#### ACTIVITY
Within the data that follows, how many lines carry the string "part"? Give the number alone.
····················
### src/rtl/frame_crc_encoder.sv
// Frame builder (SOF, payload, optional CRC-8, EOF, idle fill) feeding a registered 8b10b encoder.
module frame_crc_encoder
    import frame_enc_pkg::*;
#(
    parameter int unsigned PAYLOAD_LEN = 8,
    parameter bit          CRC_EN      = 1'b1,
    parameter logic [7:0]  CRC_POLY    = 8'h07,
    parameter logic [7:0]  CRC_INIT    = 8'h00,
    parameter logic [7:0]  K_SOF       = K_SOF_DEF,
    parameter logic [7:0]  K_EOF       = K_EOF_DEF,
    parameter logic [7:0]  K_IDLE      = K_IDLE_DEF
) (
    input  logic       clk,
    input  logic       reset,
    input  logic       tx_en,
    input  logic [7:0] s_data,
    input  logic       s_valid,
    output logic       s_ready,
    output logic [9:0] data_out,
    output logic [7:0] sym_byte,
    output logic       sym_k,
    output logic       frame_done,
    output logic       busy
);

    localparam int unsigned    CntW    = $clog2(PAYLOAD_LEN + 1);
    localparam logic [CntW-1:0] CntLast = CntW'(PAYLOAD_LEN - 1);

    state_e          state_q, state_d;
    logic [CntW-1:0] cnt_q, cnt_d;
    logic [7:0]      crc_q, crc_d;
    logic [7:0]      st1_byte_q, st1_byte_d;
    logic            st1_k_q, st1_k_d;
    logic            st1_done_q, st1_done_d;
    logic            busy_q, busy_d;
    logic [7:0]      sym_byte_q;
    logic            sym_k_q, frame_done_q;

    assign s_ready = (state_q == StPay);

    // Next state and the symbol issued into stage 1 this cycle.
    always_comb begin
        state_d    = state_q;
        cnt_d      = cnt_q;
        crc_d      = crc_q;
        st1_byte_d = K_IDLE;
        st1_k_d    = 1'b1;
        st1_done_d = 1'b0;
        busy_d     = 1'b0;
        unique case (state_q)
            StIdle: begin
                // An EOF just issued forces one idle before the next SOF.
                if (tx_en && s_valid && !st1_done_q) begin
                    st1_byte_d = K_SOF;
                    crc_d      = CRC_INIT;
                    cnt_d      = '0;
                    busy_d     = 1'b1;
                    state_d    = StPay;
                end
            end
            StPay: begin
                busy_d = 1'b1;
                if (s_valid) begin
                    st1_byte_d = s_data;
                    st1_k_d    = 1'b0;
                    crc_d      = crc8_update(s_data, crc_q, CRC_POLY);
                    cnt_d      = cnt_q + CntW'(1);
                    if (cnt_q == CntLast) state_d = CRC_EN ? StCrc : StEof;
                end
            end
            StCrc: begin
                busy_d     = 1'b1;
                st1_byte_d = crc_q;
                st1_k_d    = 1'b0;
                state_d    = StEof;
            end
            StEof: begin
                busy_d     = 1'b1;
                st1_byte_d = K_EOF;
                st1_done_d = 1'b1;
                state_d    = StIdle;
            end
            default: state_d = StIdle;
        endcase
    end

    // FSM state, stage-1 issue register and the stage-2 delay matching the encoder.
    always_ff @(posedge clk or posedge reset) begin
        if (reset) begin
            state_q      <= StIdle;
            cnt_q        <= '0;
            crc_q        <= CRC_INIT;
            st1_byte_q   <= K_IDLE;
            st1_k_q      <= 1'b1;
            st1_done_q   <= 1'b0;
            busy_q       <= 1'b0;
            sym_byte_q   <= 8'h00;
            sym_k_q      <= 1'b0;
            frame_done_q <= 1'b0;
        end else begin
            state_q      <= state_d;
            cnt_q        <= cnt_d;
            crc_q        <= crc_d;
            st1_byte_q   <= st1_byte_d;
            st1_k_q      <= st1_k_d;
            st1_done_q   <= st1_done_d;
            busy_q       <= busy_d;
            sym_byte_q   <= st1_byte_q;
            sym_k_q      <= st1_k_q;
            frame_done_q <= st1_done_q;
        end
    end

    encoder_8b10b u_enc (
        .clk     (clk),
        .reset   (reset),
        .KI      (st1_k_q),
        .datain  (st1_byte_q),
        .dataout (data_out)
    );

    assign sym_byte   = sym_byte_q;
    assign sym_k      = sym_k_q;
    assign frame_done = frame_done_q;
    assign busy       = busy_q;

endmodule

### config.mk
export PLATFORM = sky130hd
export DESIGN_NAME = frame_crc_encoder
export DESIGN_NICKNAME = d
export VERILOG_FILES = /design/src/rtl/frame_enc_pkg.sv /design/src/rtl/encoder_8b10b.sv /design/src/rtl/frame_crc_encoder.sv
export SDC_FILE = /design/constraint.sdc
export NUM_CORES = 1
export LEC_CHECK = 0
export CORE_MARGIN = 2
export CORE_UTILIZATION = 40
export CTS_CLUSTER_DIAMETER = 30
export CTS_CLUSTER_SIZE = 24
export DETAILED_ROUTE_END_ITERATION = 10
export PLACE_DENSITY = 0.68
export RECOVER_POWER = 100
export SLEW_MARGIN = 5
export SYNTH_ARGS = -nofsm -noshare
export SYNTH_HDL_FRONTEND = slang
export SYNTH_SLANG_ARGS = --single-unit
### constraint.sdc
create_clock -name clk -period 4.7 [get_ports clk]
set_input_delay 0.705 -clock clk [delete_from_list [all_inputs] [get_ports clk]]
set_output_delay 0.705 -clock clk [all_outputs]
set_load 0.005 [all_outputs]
····················
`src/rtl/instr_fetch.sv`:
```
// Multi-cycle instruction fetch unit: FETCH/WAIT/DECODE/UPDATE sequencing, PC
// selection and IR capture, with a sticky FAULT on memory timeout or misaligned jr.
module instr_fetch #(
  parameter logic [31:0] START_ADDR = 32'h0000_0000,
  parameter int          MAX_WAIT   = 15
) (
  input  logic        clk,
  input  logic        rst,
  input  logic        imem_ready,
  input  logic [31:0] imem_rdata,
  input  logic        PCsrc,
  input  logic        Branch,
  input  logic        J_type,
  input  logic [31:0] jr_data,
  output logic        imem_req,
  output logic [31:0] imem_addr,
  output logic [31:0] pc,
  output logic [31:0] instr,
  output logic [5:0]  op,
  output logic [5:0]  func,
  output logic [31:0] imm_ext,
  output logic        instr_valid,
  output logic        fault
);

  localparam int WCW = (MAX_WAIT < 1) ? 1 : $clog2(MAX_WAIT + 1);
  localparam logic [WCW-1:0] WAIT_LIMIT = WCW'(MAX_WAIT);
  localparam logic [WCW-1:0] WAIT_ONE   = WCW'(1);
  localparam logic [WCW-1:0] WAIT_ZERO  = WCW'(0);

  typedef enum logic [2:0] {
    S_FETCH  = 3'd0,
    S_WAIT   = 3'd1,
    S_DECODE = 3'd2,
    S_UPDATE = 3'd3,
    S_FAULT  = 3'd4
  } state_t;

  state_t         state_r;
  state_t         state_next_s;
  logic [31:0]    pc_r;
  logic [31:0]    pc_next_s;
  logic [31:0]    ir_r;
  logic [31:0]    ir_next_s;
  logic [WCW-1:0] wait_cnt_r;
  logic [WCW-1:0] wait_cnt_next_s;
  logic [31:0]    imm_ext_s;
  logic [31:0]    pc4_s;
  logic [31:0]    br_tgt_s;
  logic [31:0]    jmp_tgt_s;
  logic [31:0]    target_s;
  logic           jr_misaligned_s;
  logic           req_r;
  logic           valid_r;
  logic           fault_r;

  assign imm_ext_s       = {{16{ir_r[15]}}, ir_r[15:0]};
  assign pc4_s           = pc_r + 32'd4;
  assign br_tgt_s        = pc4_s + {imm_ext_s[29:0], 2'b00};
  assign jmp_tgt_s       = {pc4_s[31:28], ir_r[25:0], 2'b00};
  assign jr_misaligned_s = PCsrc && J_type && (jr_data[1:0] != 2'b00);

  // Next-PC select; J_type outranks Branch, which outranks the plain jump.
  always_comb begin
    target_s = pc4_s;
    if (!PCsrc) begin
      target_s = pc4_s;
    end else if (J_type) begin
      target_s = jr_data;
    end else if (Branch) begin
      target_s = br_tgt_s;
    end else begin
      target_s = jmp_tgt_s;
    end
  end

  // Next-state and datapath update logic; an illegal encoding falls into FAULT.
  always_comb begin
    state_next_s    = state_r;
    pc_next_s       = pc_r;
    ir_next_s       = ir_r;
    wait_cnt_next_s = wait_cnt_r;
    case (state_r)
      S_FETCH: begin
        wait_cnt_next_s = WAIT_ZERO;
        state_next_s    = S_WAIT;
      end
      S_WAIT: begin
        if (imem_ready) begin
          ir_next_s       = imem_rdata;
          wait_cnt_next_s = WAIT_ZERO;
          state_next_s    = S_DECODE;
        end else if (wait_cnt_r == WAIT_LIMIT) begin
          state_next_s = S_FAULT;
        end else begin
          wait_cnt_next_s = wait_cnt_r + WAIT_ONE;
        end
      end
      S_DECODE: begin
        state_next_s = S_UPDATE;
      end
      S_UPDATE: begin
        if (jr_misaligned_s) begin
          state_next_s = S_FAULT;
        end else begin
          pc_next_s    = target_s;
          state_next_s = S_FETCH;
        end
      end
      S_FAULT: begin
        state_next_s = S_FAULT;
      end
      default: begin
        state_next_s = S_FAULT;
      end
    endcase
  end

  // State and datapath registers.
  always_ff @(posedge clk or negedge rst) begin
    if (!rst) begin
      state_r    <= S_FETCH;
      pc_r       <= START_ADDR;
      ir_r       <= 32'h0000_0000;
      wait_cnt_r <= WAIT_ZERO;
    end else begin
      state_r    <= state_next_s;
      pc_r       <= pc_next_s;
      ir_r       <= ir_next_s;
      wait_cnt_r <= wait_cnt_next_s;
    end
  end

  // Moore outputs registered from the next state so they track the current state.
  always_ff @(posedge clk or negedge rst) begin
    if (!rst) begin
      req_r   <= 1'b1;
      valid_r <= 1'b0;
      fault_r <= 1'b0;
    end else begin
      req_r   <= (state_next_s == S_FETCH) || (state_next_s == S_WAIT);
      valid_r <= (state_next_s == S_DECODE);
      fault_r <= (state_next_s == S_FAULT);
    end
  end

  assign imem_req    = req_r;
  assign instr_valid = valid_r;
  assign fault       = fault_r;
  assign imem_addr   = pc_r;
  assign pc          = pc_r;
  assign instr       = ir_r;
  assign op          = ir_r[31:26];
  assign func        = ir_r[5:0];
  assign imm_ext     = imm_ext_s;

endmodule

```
····················
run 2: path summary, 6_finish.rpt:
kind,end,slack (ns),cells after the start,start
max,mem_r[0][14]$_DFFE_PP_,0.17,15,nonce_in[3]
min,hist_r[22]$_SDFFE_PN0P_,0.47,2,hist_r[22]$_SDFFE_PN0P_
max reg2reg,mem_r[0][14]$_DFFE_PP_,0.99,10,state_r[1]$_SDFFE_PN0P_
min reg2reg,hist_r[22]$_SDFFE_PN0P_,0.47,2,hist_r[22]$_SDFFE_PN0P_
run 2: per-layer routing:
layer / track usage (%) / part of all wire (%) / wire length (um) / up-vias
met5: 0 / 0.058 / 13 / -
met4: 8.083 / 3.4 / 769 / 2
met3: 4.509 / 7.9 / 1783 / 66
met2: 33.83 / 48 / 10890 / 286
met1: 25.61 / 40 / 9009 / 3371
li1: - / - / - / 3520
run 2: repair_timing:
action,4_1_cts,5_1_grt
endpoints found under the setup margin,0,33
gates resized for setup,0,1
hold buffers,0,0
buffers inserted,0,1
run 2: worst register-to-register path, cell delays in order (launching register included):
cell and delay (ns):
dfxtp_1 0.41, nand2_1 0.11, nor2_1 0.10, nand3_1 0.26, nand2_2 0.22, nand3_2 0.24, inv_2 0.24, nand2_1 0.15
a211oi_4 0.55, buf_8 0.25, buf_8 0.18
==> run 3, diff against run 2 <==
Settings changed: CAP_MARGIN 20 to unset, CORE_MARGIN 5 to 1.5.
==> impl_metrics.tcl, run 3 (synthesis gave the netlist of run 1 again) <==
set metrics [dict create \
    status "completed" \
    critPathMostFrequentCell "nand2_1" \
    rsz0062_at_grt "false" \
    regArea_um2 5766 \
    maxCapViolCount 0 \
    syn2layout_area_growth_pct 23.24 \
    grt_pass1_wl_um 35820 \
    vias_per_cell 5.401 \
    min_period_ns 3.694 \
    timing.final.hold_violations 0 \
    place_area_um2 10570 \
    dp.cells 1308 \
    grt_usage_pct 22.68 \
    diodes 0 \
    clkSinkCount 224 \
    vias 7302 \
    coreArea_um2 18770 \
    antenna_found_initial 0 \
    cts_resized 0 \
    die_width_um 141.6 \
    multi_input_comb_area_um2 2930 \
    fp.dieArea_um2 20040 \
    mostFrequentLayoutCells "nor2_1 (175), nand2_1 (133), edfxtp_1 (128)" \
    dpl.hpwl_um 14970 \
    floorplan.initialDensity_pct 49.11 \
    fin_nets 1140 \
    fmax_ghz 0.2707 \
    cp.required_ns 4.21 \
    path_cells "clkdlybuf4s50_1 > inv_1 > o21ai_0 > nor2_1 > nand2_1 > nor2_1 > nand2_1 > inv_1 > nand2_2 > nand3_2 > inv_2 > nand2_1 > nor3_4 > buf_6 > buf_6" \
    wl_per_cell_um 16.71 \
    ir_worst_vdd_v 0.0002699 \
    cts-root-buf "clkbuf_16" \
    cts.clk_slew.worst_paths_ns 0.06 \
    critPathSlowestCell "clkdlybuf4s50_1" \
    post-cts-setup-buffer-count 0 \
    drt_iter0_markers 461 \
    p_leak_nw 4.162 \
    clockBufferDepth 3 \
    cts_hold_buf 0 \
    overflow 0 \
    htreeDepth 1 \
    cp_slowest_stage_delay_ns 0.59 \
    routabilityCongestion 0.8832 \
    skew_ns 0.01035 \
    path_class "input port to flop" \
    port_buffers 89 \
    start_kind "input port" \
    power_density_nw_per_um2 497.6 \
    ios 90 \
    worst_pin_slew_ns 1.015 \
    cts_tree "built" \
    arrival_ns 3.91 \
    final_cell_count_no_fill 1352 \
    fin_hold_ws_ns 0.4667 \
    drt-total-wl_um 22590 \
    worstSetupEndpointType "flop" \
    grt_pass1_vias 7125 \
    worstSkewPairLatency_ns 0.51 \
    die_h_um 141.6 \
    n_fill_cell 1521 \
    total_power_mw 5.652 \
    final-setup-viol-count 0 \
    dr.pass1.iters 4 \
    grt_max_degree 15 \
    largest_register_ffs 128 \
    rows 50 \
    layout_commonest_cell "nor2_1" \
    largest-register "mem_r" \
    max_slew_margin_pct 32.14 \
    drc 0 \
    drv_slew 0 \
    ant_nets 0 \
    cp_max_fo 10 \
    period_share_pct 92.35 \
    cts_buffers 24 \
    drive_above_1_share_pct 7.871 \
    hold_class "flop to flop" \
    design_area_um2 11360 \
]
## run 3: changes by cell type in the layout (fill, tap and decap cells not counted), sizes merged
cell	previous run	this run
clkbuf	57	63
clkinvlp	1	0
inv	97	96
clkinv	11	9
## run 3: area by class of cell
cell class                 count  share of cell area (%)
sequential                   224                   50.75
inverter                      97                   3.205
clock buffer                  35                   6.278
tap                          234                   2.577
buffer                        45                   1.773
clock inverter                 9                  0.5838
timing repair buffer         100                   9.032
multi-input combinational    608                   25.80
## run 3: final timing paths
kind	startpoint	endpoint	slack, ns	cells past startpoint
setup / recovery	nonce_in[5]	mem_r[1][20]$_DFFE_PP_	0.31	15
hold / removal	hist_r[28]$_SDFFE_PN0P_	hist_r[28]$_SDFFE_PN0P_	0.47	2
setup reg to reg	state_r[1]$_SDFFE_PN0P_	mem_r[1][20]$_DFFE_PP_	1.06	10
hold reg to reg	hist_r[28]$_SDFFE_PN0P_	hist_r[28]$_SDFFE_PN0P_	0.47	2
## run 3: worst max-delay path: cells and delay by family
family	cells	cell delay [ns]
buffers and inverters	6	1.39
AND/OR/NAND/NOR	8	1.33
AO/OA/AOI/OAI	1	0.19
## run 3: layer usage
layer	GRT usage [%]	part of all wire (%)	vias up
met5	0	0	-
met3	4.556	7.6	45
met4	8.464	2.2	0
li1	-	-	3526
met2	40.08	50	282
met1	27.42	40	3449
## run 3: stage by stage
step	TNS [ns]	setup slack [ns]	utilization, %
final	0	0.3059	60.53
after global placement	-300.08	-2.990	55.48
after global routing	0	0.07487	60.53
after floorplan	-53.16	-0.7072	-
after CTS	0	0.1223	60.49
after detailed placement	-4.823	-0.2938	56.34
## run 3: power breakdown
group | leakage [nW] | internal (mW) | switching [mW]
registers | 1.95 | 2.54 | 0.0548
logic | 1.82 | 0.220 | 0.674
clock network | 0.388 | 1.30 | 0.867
····················
#### TASK SOLUTION
2